Atomistic mechanism for trapped-charge driven degradation of perovskite solar cells

TL;DR

This study uncovers the atomistic mechanisms behind the irreversible degradation of perovskite solar cells caused by trapped charges, oxygen, and water, revealing different pathways and proposing more stable material compositions.

Contribution

The paper combines experimental results and ab initio molecular dynamics simulations to identify trapped charges as the primary cause of perovskite degradation and details the degradation pathways at the atomic level.

Findings

Trapped charges induce oxygen- and moisture-related degradation pathways.

Deprotonation of organic cations occurs with trapped anionic charges and water.

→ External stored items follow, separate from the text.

**src/rtl/dmacnt_pkg.sv**
```systemverilog
package dmacnt_pkg;
    localparam int CTL_EN_BIT  = 0;
    localparam int CTL_END_BIT = 1;
    localparam int CTL_IE_BIT  = 2;
    localparam int CTL_USED    = 3;

    typedef enum logic [1:0] {
        ST_COUNT    = 2'd0,
        ST_END      = 2'd1,
        ST_END_SEEN = 2'd2
    } end_state_t;
endpackage

```
**src/rtl/dmacnt_regif.sv**
```systemverilog
module dmacnt_regif
    import dmacnt_pkg::*;
#(
    parameter int DATA_W = 32,
    parameter int CNT_W  = 24
) (
    input  logic              clk,
    input  logic              rst_n,
    input  logic              reg_sel,
    input  logic              reg_wr,
    input  logic              reg_rd,
    input  logic [DATA_W-1:0] reg_wdata,
    input  logic [CNT_W-1:0]  cnt,
    input  logic              end_flag,
    output logic              wr_cnt,
    output logic              wr_ctl,
    output logic              rd_ctl,
    output logic              ctl_en,
    output logic              ctl_ie,
    output logic [DATA_W-1:0] reg_rdata
);
    localparam int PAD_W = DATA_W - CNT_W;
    localparam int CPAD  = DATA_W - CTL_USED;

    assign wr_cnt = reg_wr & ~reg_sel;
    assign wr_ctl = reg_wr &  reg_sel;
    assign rd_ctl = reg_rd &  reg_sel;

    always_ff @(posedge clk or negedge rst_n) begin
        if (!rst_n) begin
            ctl_en <= 1'b0;
            ctl_ie <= 1'b0;
        end else if (wr_ctl) begin
            ctl_en <= reg_wdata[CTL_EN_BIT];
            ctl_ie <= reg_wdata[CTL_IE_BIT];
        end
    end

    always_comb begin
        if (reg_sel) begin
            reg_rdata = {{CPAD{1'b0}}, ctl_ie, end_flag, ctl_en};
        end else begin
            reg_rdata = {{PAD_W{1'b0}}, cnt};
        end
    end

    // control bits follow the last control write
    p_ctl_write_r6: assert property (@(posedge clk) disable iff (!rst_n)
        wr_ctl |=> (ctl_en == $past(reg_wdata[CTL_EN_BIT]) &&
                    ctl_ie == $past(reg_wdata[CTL_IE_BIT])));
endmodule

```
**src/rtl/dmacnt_counter.sv**
```systemverilog
module dmacnt_counter #(
    parameter int DATA_W = 32,
    parameter int CNT_W  = 24
) (
    input  logic              clk,
    input  logic              rst_n,
    input  logic              load,
    input  logic [DATA_W-1:0] load_val,
    input  logic              step,
    output logic [CNT_W-1:0]  cnt,
    output logic              at_one
);
    localparam logic [CNT_W-1:0] ONE = CNT_W'(1);

    always_ff @(posedge clk or negedge rst_n) begin
        if (!rst_n) begin
            cnt <= '0;
        end else if (load) begin
            cnt <= load_val[CNT_W-1:0];
        end else if (step) begin
            cnt <= cnt - ONE;
        end
    end

    assign at_one = (cnt == ONE);

    // an accepted step lowers the count by one (0 wraps to all ones, R4)
    p_step_dec_r2: assert property (@(posedge clk) disable iff (!rst_n)
        (step && !load) |=> (cnt + ONE == $past(cnt)));

    // a load keeps only the low count bits
    p_load_low_r1: assert property (@(posedge clk) disable iff (!rst_n)
        load |=> (cnt == $past(load_val[CNT_W-1:0])));
endmodule

```
**src/rtl/dmacnt_endfsm.sv**
```systemverilog
module dmacnt_endfsm
    import dmacnt_pkg::*;
(
    input  logic clk,
    input  logic rst_n,
    input  logic unit_done,
    input  logic ctl_en,
    input  logic ctl_ie,
    input  logic at_one,
    input  logic rd_ctl,
    input  logic wr_ctl,
    input  logic wr_end_bit,
    output logic step,
    output logic end_flag,
    output logic irq
);
    end_state_t state, state_nx;

    assign step = unit_done & ctl_en & (state == ST_COUNT);

    always_comb begin
        state_nx = state;
        unique case (state)
            ST_COUNT:    if (step && at_one)            state_nx = ST_END;
            ST_END:      if (rd_ctl)                    state_nx = ST_END_SEEN;
            ST_END_SEEN: if (wr_ctl && !wr_end_bit)     state_nx = ST_COUNT;
            default:                                    state_nx = ST_COUNT;
        endcase
    end

    always_ff @(posedge clk or negedge rst_n) begin
        if (!rst_n) state <= ST_COUNT;
        else        state <= state_nx;
    end

    always_comb begin
        end_flag = (state == ST_END) || (state == ST_END_SEEN);
        irq      = end_flag & ctl_ie;
    end

    // a flag never observed by a read cannot be cleared
    p_no_blind_clear_r7: assert property (@(posedge clk) disable iff (!rst_n)
        (state == ST_END) |=> end_flag);

    // writing 1 to the flag bit keeps it set
    p_one_write_keeps_r7: assert property (@(posedge clk) disable iff (!rst_n)
        (end_flag && wr_ctl && wr_end_bit) |=> end_flag);

    // the last accepted unit raises the flag
    p_last_sets_r3: assert property (@(posedge clk) disable iff (!rst_n)
        (step && at_one) |=> end_flag);
endmodule

```
**src/rtl/dmacnt_unit.sv**
```systemverilog
module dmacnt_unit
    import dmacnt_pkg::*;
#(
    parameter int DATA_W = 32,
    parameter int CNT_W  = 24
) (
    input  logic              clk,
    input  logic              rst_n,
    input  logic              reg_sel,
    input  logic              reg_wr,
    input  logic              reg_rd,
    input  logic [DATA_W-1:0] reg_wdata,
    output logic [DATA_W-1:0] reg_rdata,
    input  logic              unit_done,
    output logic              irq
);
    logic [CNT_W-1:0] cnt;
    logic wr_cnt, wr_ctl, rd_ctl, ctl_en, ctl_ie;
    logic step, at_one, end_flag;

    dmacnt_regif #(.DATA_W(DATA_W), .CNT_W(CNT_W)) u_regif (
        .clk(clk), .rst_n(rst_n), .reg_sel(reg_sel), .reg_wr(reg_wr),
        .reg_rd(reg_rd), .reg_wdata(reg_wdata), .cnt(cnt), .end_flag(end_flag),
        .wr_cnt(wr_cnt), .wr_ctl(wr_ctl), .rd_ctl(rd_ctl),
        .ctl_en(ctl_en), .ctl_ie(ctl_ie), .reg_rdata(reg_rdata)
    );

    dmacnt_counter #(.DATA_W(DATA_W), .CNT_W(CNT_W)) u_counter (
        .clk(clk), .rst_n(rst_n), .load(wr_cnt), .load_val(reg_wdata),
        .step(step), .cnt(cnt), .at_one(at_one)
    );

    dmacnt_endfsm u_fsm (
        .clk(clk), .rst_n(rst_n), .unit_done(unit_done), .ctl_en(ctl_en),
        .ctl_ie(ctl_ie), .at_one(at_one), .rd_ctl(rd_ctl), .wr_ctl(wr_ctl),
        .wr_end_bit(reg_wdata[CTL_END_BIT]), .step(step),
        .end_flag(end_flag), .irq(irq)
    );

    // once ended, the count holds unless software reloads it
    p_hold_after_end_r5: assert property (@(posedge clk) disable iff (!rst_n)
        (end_flag && !wr_cnt) |=> $stable(cnt));

    // interrupt implies the enable is set
    p_irq_needs_ie_r8: assert property (@(posedge clk) disable iff (!rst_n)
        irq |-> ctl_ie);

    // upper bits of the count register read as zero
    p_upper_zero_r1: assert property (@(posedge clk) disable iff (!rst_n)
        !reg_sel |-> (reg_rdata[DATA_W-1:CNT_W] == '0));
endmodule

```
**config.mk**
```make
export PLATFORM = sky130hd
export DESIGN_NAME = dmacnt_unit
export DESIGN_NICKNAME = d
export VERILOG_FILES = /design/src/rtl/dmacnt_pkg.sv /design/src/rtl/dmacnt_regif.sv /design/src/rtl/dmacnt_counter.sv /design/src/rtl/dmacnt_endfsm.sv /design/src/rtl/dmacnt_unit.sv
export SDC_FILE = /design/constraint.sdc
export NUM_CORES = 1
export LEC_CHECK = 0
export BUFFER_PORTS_ARGS = -buffer_cell sky130_fd_sc_hd__buf_4
export CORE_ASPECT_RATIO = 1.5
export CORE_UTILIZATION = 45
export CTS_CLUSTER_SIZE = 24
export DETAILED_ROUTE_END_ITERATION = 7
export MAX_ROUTING_LAYER = met4
export PLACE_DENSITY = 0.77
export SLEW_MARGIN = 20
export SYNTH_ARGS = -nofsm -noshare
export SYNTH_HDL_FRONTEND = slang
export SYNTH_SLANG_ARGS = --single-unit
```
**constraint.sdc**
```tcl
create_clock -name clk -period 1.8 [get_ports clk]
set_input_delay 0.18 -clock clk [delete_from_list [all_inputs] [get_ports clk]]
set_output_delay 0.18 -clock clk [all_outputs]
set_load 0.05 [all_outputs]
```
==> impl_metrics.py <==
metrics = {
    "synth": {
        "netlist_instances": 225,
        "yosysSeqAreaShare": 0.3613,
        "ys_async_sr_fraction": 1.000,
        "ys_warn_count": 0,
        "synth_edf_count": 0,
        "synth-seq-cells": 28,
        "avgSynthCellArea_um2": 8.619,
        "synth_area_mm2": 0.001939,
        "yosysUniqueCellTypes": 45,
        "synth-main-ff-cell": "dfrtp_1",
    },
    "setup_path": {
        "max_stage_delay_ns": 0.46,
        "crit_required_ns": 2.01,
        "reg2reg_slack_ns": -0.13,
        "crit_buf_inv": 2,
        "r2r-start": "u_counter.cnt[1]$_DFFE_PN0P_",
        "crit_fanout": 6,
        "worst-path-stages": 7,
        "r2r-end": "u_counter.cnt[18]$_DFFE_PN0P_",
        "cp-end-kind": "flip-flop",
        "crit_chain": "inv_2 > ha_4 > nor3b_4 > nand4b_1 > buf_6 > or4_1 > a31oi_1",
        "arrival_ns": 2.15,
        "cp_slowest_cell": "or4_1",
        "crit_start": "u_counter.cnt[1]$_DFFE_PN0P_",
        "worstSetupEndpoint": "u_counter.cnt[18]$_DFFE_PN0P_",
        "crit_family": "simple AND/OR/NAND/NOR gates",
        "startpoint_type": "flip-flop",
        "rr_worst_depth": 7,
        "worstSetupPathType": "reg2reg",
    },
    "pwr": {
        "total_power_mw": 2.418,
        "leakage_nw": 1.234,
        "ir_worst_vdd_uv": 606.6,
        "power_density_mw_per_mm2": 816.9,
    },
    "sta": {
        "fmax_ghz": 0.5171,
        "fin_crit_sh": 1.074,
        "finalSetupViolations": 15,
        "finalClockSkew_ns": 0.003773,
        "fin_hold_ws_ns": 0.1337,
        "finalMaxSlewViolations": 0,
        "layout_min_cycle_time_ns": 1.934,
        "setup_ws_ns": -0.1340,
        "fin_setup_tns_ns": -1.200,
        "rsz0062_at_grt": "true",
        "hold_violations": 0,
    },
    "final_layout": {
        "final_util": 0.7348,
        "multi_input_area_mm2": 0.001269,
        "final-seq-area_um2": 704.4,
        "drive_above_1_share": 0.4414,
        "post_layout_nonfiller_instances": 369,
        "diodes": 0,
        "nNetsFinal": 368,
        "syn_to_final_growth_pct": 52.65,
        "fillCellCount": 303,
        "layout_commonest_cell": "buf_4",
        "layout_common_cells": "buf_4, nor2_1, dfrtp_1",
    },
    "detailed_routing": {
        "routedWlPerCell_um": 15.80,
        "via_per_inst": 5.699,
        "drt_iter0_drc": 74,
        "antenna_left": 0,
        "dr_total_vias": 2103,
        "drt_pass1_iterations": 4,
        "drc": 0,
        "wl_mm": 5.832,
    },
    "clock_tree": {
        "clock_path_buffers": 2,
        "insertion_delay_ns": 0.28,
        "cts.sinks": 28,
        "cts_buffers": 3,
        "ctsRootBufferMaster": "clkbuf_8",
        "clk_pin_slew_ns": 0.11,
        "cts_tree": "yes",
        "h-tree-depth": 1,
    },
    "placed_design": {
        "dp_hpwl_mm": 3.646,
        "io_buffers": 54,
        "globalplace.congestion": 0.8395,
        "dp.cells": 351,
    },
    "floorplan": {
        "floorplan.initialDensity": 0.4814,
        "die_area_mm2": 0.004581,
        "ioPinCount": 71,
        "die_w_um": 55.60,
        "rows": 28,
        "die_h_um": 82.40,
        "fp.coreArea_mm2": 0.004029,
    },
    "global_route": {
        "grt_use_met2": 0.4795,
        "busiest_layer": "met2",
        "grt_max_degree": 32,
        "antenna_found_initial": 0,
        "grt_pass1_vias": 2052,
        "use_met1": 0.3035,
        "grtUsageTotal": 0.2675,
        "grt_overflow_total": 0,
        "grt_pass1_wl_mm": 9.356,
        "met3_usage": 0.01713,
    },
    "hold_path": {
        "holdCritPathClass": "in2reg",
    },
    "outcome": {
        "violations": "setup timing",
        "status": "finished with violations",
    },
    "flow_run": {
        "maxCapViolations": 0,
    },
}
## worst min path at each step
| stage | startpoint | to | slack (ns) | cells after the start |
|---|---|---|---|---|
| 6_report | reg_wdata[2] | u_regif.ctl_ie$_DFFE_PN0P_ | 0.13 | 2 |
| 5_1_grt | reg_wdata[0] | u_regif.ctl_en$_DFFE_PN0P_ | 0.13 | 2 |
| 4_1_cts | reg_wdata[1] | u_counter.cnt[1]$_DFFE_PN0P_ | 0.13 | 2 |
| 3_5_place_dp | rst_n | u_counter.cnt[13]$_DFFE_PN0P_ | 0.13 | 1 |
| 3_3_place_gp | rst_n | u_counter.cnt[17]$_DFFE_PN0P_ | 0.13 | 1 |
| 2_1_floorplan | rst_n | u_counter.cnt[0]$_DFFE_PN0P_ | -0.12 | 0 |
## synthesized netlist by cell type (3+ instances only)
master / number / area (um2)
nor3_1: 4 / 20.02
nor2b_1: 21 / 131.4
clkbuf_1: 7 / 26.28
a31oi_1: 17 / 106.4
nand3_1: 5 / 25.02
nand2_1: 9 / 33.78
nand4_1: 3 / 18.77
inv_1: 5 / 18.77
dfrtp_1: 28 / 700.7
xor2_1: 5 / 43.79
or4_1: 10 / 75.07
buf_4: 9 / 67.56
nand4b_1: 3 / 26.28
mux2_2: 3 / 33.78
o31ai_1: 9 / 67.56
o21ai_0: 8 / 40.04
ha_1: 5 / 62.56
nor2_1: 28 / 105.1
or3_1: 8 / 50.05
a21oi_1: 8 / 40.04
## worst register-to-register path, cell delays in order, from the launching register on
cell and delay, ns:
dfrtp_1 0.42, inv_2 0.11, ha_4 0.15, nor3b_4 0.21
nand4b_1 0.17, buf_6 0.18, or4_1 0.46, a31oi_1 0.16
## cell families after synthesis
logic type / Yosys count / share of synthesized area
AO/OA/AOI/OAI: 51 / 0.1703
other: 1 / 0.001934
multiplexers: 3 / 0.01742
XOR/XNOR: 6 / 0.02710
adder cells (fa/ha/maj): 5 / 0.03226
flip-flops: 28 / 0.3613
AND/OR/NAND/NOR: 107 / 0.3252
buffers and inverters: 24 / 0.06452
## stage by stage
stage | setup WS (ns) | instance area (um2)
after floorplan | -0.002222 | 1978
after global placement | -0.08580 | 2626
after detailed placement | -0.1195 | 2626
after CTS | -0.04400 | 2839
after global routing | -0.1990 | 2960
final | -0.1340 | 2960
## final cells by class
| type | instances | share of cell area |
|---|---|---|
| Timing Repair Buffer | 107 | 0.2840 |
| Tap cell | 45 | 0.01902 |
| Multi-Input combinational cell | 180 | 0.4286 |
| Sequential cell | 28 | 0.2380 |
| Inverter | 5 | 0.006340 |
| Clock buffer | 3 | 0.01395 |
| Clock inverter | 1 | 0.01014 |
## per-layer routing
metal	routed length, um	share of wire
met1	2363	0.41
met2	3166	0.54
met3	189	0.032
met4	112	0.019
met5	0	0
## where the power goes
group          internal (mW)  switching [mW]  leakage (nW)
sequential             0.720           0.114         0.314
combinational          0.467           0.598         0.884
clock                  0.298           0.220        0.0357
## registers in the layout, summed over array words and instances, names as in the netlist
register and flops:
u_counter.cnt 24, u_regif.ctl_ie 1, u_fsm.state 2, u_regif.ctl_en 1
## what timing repair did
action	CTS	global route
buffers inserted	8	5
hold buffers	1	0
resized for setup	17	15
pin swaps	14	16
setup endpoints to repair	16	18
endpoints found under the hold margin	28	0
(Power assumes the default switching activity.)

A multi-component perovskite shows longer lifespan under light and oxygen.

Abstract

It is unmistakably paradoxical that the weakest point of the photoactive organic-inorganic hybrid perovskite is its instability against light. Why and how perovskites break down under light irradiation and what happens at the atomistic level during the degradation still remains unanswered. In this paper, we revealed the fundamental origin and mechanism for irreversible degradation of hybrid perovskite materials from our new experimental results and ab initio molecular dynamics (AIMD) simulations. We found that the photo-generated charges trapped along the grain boundaries of the perovskite crystal result in oxygen-induced irreversible degradation in air even in the absence of moisture. The present result, together with our previous experimental finding on the same critical role of trapped charges in the perovskite degradation under moisture, suggests that the trapped charges are the main culprit in both the oxygen- and moisture-induced degradation of perovskite materials. More detailed roles of oxygen and water molecules were investigated by tracking the atomic motions of the oxygen- or water-covered CH3NH3PbI3(MAPbI3) perovskite crystal surface with trapped charges via AIMD simulation. In the first few picoseconds of our simulation, trapped charges start disrupting the crystal structure, leading to a close-range interaction between oxygen or water molecules and the compositional ions of MAPbI3. We found that there are different degradation pathways depending on both the polarity of the trapped charge and the kind of gas molecule. Especially, the deprotonation of organic cations was theoretically predicted for the first time in the presence of trapped anionic charges and water molecules. We confirmed that a more structurally stable, multi-component perovskite material(MA0.6FA0.4PbI2.9Br0.1) exhibited a much longer lifespan than MAPbI3 under light irradiation even in 100% oxygen ambience.